Song by Travis Scott featuring Kacy Hill

from the album Rodeo
- Released: September 4, 2015
- Recorded: 2014
- Genre: Progressive rap; alternative hip hop;
- Length: 5:39
- Label: Grand Hustle; Epic;
- Songwriters: Jacques Webster II; Kacy Hill; Michael Dean; Allen Ritter; Dacoury Natche; Ebony Oshunrinde; Chantel Jeffries; Glenda Proby; Diulio Radici; Ugo Fusco;
- Producers: Travis Scott; Dean; Ritter; DJ Dahi; WondaGurl;

Music video
- "90210" on YouTube

= 90210 (song) =

2015 song by Travis Scott featuring Kacy Hill

"90210" is a song by American rapper Travis Scott from his debut studio album Rodeo (2015). It features American singer Kacy Hill and background vocals from Chantel Jeffries. Produced by Scott himself, Mike Dean, Allen Ritter, DJ Dahi and WondaGurl, the song samples "Itinerario Romantico" by the Blue Sharks.

==Composition==
In the lyrics, Travis Scott sings about a lost girl in the world of Hollywood. The song features a beat switch; the mood of the first two and a half minutes have been described as one of "haunting gloom" and despair, while the second half has been described as "soulful".

==Critical reception & Response==
The song received generally positive reviews from music critics. Josephine Cruz of Hypebeast considered it a standout on Rodeo with a "sample that would surely get the Kanye stamp of approval". Reviewing the album for XXL, Roger Krastz wrote "As far as his lyrical delivery on the project, Travi$ depends heavily on the presence of his bleak yet melodic auto-tune and vocal effects, and while he's never been known as a rapper with superb bars and lyrics, he shows he has a flow that caters strictly to his style of hip-hop. Case in point his track '90210,' in which Travi$ delivers some witty lines". Matthew Ramirez of Spin mentioned the part of the song that "sounds like Castlevania" to be among the "blow-your-hair-back moments" from Rodeo. Sheldon Pearce of Pitchfork cited it as one of the tracks "revealing stunningly posh second acts".
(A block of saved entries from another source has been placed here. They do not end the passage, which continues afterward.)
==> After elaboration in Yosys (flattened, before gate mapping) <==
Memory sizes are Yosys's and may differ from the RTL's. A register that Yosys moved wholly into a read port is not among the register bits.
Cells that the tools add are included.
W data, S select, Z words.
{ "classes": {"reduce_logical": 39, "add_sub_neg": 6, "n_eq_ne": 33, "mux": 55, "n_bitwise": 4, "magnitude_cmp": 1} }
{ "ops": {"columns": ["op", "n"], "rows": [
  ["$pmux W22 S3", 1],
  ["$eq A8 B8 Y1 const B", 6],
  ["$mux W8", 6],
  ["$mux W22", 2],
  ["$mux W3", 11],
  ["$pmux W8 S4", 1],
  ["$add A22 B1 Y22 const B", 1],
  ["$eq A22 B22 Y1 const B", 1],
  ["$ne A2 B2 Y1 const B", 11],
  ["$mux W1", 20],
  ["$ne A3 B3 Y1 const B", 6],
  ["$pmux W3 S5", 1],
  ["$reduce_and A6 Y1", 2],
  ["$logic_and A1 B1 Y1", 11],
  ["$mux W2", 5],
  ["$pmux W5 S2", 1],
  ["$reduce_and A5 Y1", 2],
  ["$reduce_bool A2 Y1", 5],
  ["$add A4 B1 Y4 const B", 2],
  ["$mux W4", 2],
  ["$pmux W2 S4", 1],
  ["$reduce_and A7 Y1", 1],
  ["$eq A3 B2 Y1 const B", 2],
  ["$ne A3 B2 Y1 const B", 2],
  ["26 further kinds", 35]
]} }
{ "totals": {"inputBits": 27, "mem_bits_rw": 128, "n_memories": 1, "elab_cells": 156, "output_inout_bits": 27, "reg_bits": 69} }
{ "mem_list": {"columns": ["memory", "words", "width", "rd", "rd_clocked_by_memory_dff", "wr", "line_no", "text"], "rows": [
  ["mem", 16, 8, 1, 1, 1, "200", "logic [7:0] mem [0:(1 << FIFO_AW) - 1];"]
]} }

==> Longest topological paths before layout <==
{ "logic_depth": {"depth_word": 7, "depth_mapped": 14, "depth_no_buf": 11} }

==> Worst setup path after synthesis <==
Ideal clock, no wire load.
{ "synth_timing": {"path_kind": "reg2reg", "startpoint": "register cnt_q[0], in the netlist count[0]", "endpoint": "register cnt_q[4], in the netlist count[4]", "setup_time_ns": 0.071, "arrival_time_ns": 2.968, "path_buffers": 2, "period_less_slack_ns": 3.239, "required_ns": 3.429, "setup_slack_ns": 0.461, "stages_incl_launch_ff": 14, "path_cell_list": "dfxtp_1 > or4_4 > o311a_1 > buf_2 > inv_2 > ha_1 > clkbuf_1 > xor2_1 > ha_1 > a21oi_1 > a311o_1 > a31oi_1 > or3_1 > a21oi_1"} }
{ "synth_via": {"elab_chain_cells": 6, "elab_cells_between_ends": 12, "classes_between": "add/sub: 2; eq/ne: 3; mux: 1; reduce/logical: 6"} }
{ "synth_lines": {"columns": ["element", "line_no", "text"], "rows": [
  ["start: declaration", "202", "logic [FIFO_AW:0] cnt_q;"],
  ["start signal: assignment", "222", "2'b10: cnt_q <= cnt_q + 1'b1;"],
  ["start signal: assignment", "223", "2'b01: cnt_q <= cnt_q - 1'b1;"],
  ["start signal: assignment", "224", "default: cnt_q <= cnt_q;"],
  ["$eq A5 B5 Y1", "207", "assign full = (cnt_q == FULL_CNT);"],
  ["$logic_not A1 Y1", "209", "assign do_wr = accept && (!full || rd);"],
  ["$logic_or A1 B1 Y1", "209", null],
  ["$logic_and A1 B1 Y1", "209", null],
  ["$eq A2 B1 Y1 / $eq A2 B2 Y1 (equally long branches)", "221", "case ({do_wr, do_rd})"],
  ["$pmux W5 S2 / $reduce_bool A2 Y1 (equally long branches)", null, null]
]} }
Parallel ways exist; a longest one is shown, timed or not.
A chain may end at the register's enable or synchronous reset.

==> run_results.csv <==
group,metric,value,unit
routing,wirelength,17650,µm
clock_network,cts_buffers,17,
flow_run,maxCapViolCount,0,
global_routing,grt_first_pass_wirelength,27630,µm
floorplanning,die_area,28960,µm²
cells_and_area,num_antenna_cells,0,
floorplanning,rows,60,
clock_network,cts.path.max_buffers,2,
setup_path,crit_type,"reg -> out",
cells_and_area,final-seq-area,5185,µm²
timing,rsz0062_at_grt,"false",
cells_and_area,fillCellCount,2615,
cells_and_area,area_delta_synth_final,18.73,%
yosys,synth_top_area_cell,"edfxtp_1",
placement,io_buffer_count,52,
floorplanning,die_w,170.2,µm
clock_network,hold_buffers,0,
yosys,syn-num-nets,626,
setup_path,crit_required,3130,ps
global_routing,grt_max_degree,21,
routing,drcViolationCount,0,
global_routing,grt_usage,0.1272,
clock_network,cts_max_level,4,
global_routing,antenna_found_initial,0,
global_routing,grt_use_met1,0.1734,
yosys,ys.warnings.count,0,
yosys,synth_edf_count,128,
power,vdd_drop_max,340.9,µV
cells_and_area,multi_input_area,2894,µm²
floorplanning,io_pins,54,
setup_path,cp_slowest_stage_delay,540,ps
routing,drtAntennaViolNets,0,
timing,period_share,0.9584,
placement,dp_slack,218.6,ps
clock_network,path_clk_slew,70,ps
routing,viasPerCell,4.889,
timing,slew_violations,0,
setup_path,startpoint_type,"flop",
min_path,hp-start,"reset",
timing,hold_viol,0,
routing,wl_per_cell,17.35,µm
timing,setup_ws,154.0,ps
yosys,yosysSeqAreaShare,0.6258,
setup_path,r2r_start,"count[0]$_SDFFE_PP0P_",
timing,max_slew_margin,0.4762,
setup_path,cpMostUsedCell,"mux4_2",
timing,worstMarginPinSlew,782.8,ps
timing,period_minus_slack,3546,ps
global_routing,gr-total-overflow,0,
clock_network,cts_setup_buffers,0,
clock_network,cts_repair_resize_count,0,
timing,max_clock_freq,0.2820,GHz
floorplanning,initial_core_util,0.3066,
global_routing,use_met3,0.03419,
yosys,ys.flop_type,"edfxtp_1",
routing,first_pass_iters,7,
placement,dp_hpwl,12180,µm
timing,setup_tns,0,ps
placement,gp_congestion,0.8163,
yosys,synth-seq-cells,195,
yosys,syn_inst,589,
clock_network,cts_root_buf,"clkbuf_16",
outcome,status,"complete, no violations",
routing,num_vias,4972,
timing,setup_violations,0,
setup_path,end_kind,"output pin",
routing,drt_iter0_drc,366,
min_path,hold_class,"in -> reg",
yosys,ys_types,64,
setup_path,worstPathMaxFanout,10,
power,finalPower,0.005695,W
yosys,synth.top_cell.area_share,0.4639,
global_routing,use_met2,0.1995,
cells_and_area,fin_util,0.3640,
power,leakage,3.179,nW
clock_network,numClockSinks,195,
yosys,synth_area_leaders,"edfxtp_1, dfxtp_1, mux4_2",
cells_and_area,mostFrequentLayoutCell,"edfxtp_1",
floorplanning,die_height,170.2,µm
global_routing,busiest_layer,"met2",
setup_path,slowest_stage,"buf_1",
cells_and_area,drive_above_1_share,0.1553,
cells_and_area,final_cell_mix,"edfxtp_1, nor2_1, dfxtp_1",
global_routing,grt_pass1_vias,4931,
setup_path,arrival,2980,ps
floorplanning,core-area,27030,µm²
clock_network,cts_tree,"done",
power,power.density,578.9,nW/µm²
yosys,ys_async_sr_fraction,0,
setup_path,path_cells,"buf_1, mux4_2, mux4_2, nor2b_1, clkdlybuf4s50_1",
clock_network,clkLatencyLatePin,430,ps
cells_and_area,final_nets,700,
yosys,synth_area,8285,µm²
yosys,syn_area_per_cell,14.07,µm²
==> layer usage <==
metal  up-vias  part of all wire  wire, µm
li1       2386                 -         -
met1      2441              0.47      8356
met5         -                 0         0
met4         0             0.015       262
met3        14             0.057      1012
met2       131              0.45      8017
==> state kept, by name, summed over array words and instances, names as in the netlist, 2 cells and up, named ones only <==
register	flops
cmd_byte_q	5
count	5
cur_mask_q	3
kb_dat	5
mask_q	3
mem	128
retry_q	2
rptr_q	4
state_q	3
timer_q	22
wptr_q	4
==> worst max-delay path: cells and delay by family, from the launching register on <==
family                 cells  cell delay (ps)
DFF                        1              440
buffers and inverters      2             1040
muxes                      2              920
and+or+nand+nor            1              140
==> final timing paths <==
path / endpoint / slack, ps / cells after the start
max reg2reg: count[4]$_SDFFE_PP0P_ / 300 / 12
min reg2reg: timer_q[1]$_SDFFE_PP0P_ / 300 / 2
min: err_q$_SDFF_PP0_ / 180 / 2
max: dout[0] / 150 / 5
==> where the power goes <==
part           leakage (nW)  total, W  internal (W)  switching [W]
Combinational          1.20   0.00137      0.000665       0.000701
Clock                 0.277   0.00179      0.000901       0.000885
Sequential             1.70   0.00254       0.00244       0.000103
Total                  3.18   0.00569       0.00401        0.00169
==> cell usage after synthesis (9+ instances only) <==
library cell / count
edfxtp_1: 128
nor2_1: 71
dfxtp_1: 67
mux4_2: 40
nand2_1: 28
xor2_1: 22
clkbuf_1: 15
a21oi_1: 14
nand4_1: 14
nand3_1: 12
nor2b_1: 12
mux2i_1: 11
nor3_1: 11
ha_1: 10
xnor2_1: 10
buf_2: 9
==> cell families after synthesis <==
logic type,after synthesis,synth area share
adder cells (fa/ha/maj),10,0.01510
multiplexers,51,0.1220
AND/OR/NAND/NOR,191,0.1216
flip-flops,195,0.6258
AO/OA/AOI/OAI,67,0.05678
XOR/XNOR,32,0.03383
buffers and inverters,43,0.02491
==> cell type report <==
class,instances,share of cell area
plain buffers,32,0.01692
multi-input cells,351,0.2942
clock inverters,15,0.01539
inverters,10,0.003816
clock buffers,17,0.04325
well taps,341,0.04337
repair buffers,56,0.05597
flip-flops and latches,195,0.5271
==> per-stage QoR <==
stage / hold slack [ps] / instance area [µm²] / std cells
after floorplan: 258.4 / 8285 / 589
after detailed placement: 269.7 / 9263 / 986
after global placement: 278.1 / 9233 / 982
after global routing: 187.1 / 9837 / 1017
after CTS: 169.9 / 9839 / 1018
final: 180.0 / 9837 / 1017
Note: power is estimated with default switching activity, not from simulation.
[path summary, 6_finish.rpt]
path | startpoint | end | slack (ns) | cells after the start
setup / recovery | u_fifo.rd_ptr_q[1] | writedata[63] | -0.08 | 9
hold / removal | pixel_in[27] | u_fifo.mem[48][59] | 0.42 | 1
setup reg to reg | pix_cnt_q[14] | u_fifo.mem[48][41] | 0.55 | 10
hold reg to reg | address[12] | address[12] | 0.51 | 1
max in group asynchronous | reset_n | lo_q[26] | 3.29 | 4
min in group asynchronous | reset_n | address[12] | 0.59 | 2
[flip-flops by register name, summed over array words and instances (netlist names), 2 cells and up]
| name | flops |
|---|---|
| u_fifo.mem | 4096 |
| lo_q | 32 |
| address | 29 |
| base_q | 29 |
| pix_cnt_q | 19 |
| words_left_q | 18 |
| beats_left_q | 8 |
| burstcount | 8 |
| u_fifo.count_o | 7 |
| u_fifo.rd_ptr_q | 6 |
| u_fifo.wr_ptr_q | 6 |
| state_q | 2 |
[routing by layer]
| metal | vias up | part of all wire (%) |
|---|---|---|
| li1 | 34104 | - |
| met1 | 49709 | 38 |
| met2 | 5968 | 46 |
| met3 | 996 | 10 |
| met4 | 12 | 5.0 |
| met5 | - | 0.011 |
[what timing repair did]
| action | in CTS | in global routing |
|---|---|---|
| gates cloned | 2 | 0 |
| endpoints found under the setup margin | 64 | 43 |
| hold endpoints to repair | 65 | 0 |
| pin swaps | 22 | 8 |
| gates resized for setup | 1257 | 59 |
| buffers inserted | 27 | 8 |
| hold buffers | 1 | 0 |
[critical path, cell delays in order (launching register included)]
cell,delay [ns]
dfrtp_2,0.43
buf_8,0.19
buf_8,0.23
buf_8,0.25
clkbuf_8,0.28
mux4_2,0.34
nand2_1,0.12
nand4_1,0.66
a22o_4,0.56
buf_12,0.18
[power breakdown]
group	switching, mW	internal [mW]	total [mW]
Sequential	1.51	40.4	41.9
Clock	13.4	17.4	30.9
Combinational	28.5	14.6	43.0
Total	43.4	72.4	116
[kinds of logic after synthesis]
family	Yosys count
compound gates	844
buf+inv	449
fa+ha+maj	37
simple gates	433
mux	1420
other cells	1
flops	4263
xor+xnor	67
**config.mk**
```make
export PLATFORM = sky130hd
export DESIGN_NAME = mems_spi_rx
export DESIGN_NICKNAME = d
export VERILOG_FILES = /design/src/rtl/mems_spi_pkg.sv /design/src/rtl/mems_spi_rx_sync_edge.sv /design/src/rtl/mems_spi_rx.sv
export SDC_FILE = /design/constraint.sdc
export NUM_CORES = 1
export LEC_CHECK = 0
export CELL_PAD_IN_SITES_DETAIL_PLACEMENT = 1
export CELL_PAD_IN_SITES_GLOBAL_PLACEMENT = 1
export CORE_AREA = 10 10 94 96
export CTS_CLUSTER_SIZE = 25
export DETAILED_ROUTE_END_ITERATION = 10
export DIE_AREA = 0 0 104 106
export GPL_ROUTABILITY_DRIVEN = 0
export MAX_ROUTING_LAYER = met4
export PLACE_DENSITY_LB_ADDON = 0.1
export SLEW_MARGIN = 5
export SYNTH_ARGS = -nofsm -noshare
export SYNTH_HDL_FRONTEND = slang
export SYNTH_SLANG_ARGS = --single-unit
```
**constraint.sdc**
```tcl
create_clock -name clk -period 2.39 [get_ports clk]
set_input_delay 0.478 -clock clk [delete_from_list [all_inputs] [get_ports clk]]
set_output_delay 0.478 -clock clk [all_outputs]
set_load 0.1 [all_outputs]
```
**src/rtl/mems_spi_pkg.sv**
```systemverilog
// Shared SPI definitions for the MEMS receiver and transmitter.
// Word width default, FSM state encodings and idle pin levels.
package mems_spi_pkg;

  localparam int DATA_W_DEF = 24;

  typedef enum logic [1:0] {
    IDLE = 2'd0,
    RECV = 2'd1,
    HOLD = 2'd2
  } state_e;

  localparam logic SCK_IDLE  = 1'b0;
  localparam logic CS_IDLE   = 1'b1;
  localparam logic MOSI_IDLE = 1'b0;

endpackage

```
**src/rtl/mems_spi_rx_sync_edge.sv**
```systemverilog
// Multi-flop synchronizer with rise/fall pulse on the synced value.
// Pulses are one clk wide and derived only from synchronized samples.
module spi_sync_edge #(
  parameter int   STAGES   = 2,
  parameter logic IDLE_LVL = 1'b0
) (
  input  logic clk,
  input  logic rst,
  input  logic d,
  output logic q,
  output logic rise,
  output logic fall
);

  logic [STAGES-1:0] sync_q;
  logic [STAGES-1:0] sync_d;
  logic              prev_q;
  logic              prev_d;

  // Next values: shift the raw pin in, remember last synced level.
  always_comb begin
    sync_d = {sync_q[STAGES-2:0], d};
    prev_d = sync_q[STAGES-1];
  end

  // Chain and history flops reset to the pin's idle level.
  always_ff @(posedge clk) begin
    if (rst) begin
      sync_q <= {STAGES{IDLE_LVL}};
      prev_q <= IDLE_LVL;
    end else begin
      sync_q <= sync_d;
      prev_q <= prev_d;
    end
  end

  assign q    = sync_q[STAGES-1];
  assign rise = q & ~prev_q;
  assign fall = ~q & prev_q;

endmodule

```
**src/rtl/mems_spi_rx.sv**
```systemverilog
// SPI slave receiver for MEMS sensor words, MSB first, sampled on sck fall.
// Define MEMS_SPI_RX_MISO_EN to add the tx_data/miso return path.
module mems_spi_rx
  import mems_spi_pkg::*;
#(
  parameter int DATA_W      = DATA_W_DEF,
  parameter int SYNC_STAGES = 2
) (
  input  logic              clk,
  input  logic              rst,
  input  logic              sck,
  input  logic              mosi,
  input  logic              CS,
`ifdef MEMS_SPI_RX_MISO_EN
  input  logic [DATA_W-1:0] tx_data,
  output logic              miso,
`endif
  output logic [DATA_W-1:0] data_out,
  output logic              new_data,
  output logic              frame_err,
  output logic              busy
);

  localparam int CW = $clog2(DATA_W + 1);

  logic sck_s;
  logic sck_rise;
  logic sck_fall;
  logic cs_s;
  logic cs_rise;
  logic cs_fall;

  spi_sync_edge #(
    .STAGES  (SYNC_STAGES),
    .IDLE_LVL(SCK_IDLE)
  ) u_sck_sync (
    .clk (clk),
    .rst (rst),
    .d   (sck),
    .q   (sck_s),
    .rise(sck_rise),
    .fall(sck_fall)
  );

  spi_sync_edge #(
    .STAGES  (SYNC_STAGES),
    .IDLE_LVL(CS_IDLE)
  ) u_cs_sync (
    .clk (clk),
    .rst (rst),
    .d   (CS),
    .q   (cs_s),
    .rise(cs_rise),
    .fall(cs_fall)
  );

  logic [SYNC_STAGES-1:0] mosi_q;
  logic [SYNC_STAGES-1:0] mosi_d;
  logic                   mosi_s;

  state_e            state_q;
  state_e            state_d;
  logic [CW-1:0]     cnt_q;
  logic [CW-1:0]     cnt_d;
  logic [DATA_W-1:0] shift_q;
  logic [DATA_W-1:0] shift_d;
  logic [DATA_W-1:0] data_q;
  logic [DATA_W-1:0] data_d;
  logic              overrun_q;
  logic              overrun_d;
  logic              new_data_q;
  logic              new_data_d;
  logic              frame_err_q;
  logic              frame_err_d;

`ifdef MEMS_SPI_RX_MISO_EN
  logic [DATA_W-1:0] tx_q;
  logic [DATA_W-1:0] tx_d;
`else
  logic              unused_sync;
  assign unused_sync = cs_s ^ sck_rise ^ sck_s;
`endif

  // mosi shares the same depth so it lines up with the sck edge pulse.
  always_comb begin
    mosi_d = {mosi_q[SYNC_STAGES-2:0], mosi};
  end

  assign mosi_s = mosi_q[SYNC_STAGES-1];

  // Frame FSM next-state; a CS rise always wins over a same-cycle sck edge.
  always_comb begin
    state_d     = state_q;
    cnt_d       = cnt_q;
    shift_d     = shift_q;
    data_d      = data_q;
    overrun_d   = overrun_q;
    new_data_d  = 1'b0;
    frame_err_d = 1'b0;
`ifdef MEMS_SPI_RX_MISO_EN
    tx_d        = tx_q;
`endif
    unique case (state_q)
      IDLE: begin
        if (cs_fall) begin
          state_d   = RECV;
          cnt_d     = '0;
          shift_d   = '0;
          overrun_d = 1'b0;
`ifdef MEMS_SPI_RX_MISO_EN
          tx_d      = tx_data;
`endif
        end
      end
      RECV: begin
        if (cs_rise) begin
          frame_err_d = 1'b1;
          state_d     = IDLE;
        end else if (sck_fall) begin
          shift_d = {shift_q[DATA_W-2:0], mosi_s};
          cnt_d   = cnt_q + 1'b1;
          if (cnt_q == CW'(DATA_W - 1)) begin
            state_d = HOLD;
          end
        end
`ifdef MEMS_SPI_RX_MISO_EN
        // First rise launches the MSB already on miso, so it must not shift.
        if (!cs_rise && sck_rise && cnt_q != '0) begin
          tx_d = {tx_q[DATA_W-2:0], 1'b0};
        end
`endif
      end
      HOLD: begin
        if (cs_rise) begin
          state_d = IDLE;
          if (overrun_q) begin
            frame_err_d = 1'b1;
          end else begin
            data_d     = shift_q;
            new_data_d = 1'b1;
          end
        end else if (sck_fall) begin
          overrun_d = 1'b1;
        end
      end
      default: begin
        state_d = IDLE;
      end
    endcase
  end

  // All receiver state and registered outputs.
  always_ff @(posedge clk) begin
    if (rst) begin
      mosi_q      <= {SYNC_STAGES{MOSI_IDLE}};
      state_q     <= IDLE;
      cnt_q       <= '0;
      shift_q     <= '0;
      data_q      <= '0;
      overrun_q   <= 1'b0;
      new_data_q  <= 1'b0;
      frame_err_q <= 1'b0;
`ifdef MEMS_SPI_RX_MISO_EN
      tx_q        <= '0;
`endif
    end else begin
      mosi_q      <= mosi_d;
      state_q     <= state_d;
      cnt_q       <= cnt_d;
      shift_q     <= shift_d;
      data_q      <= data_d;
      overrun_q   <= overrun_d;
      new_data_q  <= new_data_d;
      frame_err_q <= frame_err_d;
`ifdef MEMS_SPI_RX_MISO_EN
      tx_q        <= tx_d;
`endif
    end
  end

  assign data_out  = data_q;
  assign new_data  = new_data_q;
  assign frame_err = frame_err_q;
  assign busy      = (state_q != IDLE);

`ifdef MEMS_SPI_RX_MISO_EN
  assign miso = ~cs_s & tx_q[DATA_W-1];
`endif

endmodule

```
In 2025, a sped up version of the track became associated with a popular internet meme involving the Marvel superhero Mister Fantastic and the online video game Marvel Rivals.

==Music video==
An official music video was directed by Hype Williams and first premiered on August 12, 2016 during Travis Scott's ".wav party" in Los Angeles, alongside the video for "Pick Up the Phone", before being released exclusively via Apple Music on August 18, 2016. According to Scott, it took four months to make the video. A stop motion clip, it shows Travis Scott as an action figure, as depicted on the Rodeo cover art. He roams the streets of Los Angeles at night and spends time with a female doll whose face is blurred. They relax on a couch, smoke, and have sex. A gigantic Travis Scott action figure tears through the city in a similar manner to Godzilla, destroying buildings, cars and signs, before peeking into a window and seeing the other Scott, who goes outside and finds a blooming tree.

The visual was released on YouTube on November 17, 2016.

==Certifications==

Certifications for "90210"
| Region | Certification | Certified units/sales |
| Brazil (Pro-Música Brasil) | Gold | 30,000^{‡} |
| Denmark (IFPI Danmark) | Gold | 45,000^{‡} |
| New Zealand (RMNZ) | 2× Platinum | 60,000^{‡} |
| Poland (ZPAV) | Gold | 25,000^{‡} |
| United Kingdom (BPI) | Gold | 400,000^{‡} |
| United States (RIAA) | 4× Platinum | 4,000,000^{‡} |
^{‡} Sales+streaming figures based on certification alone.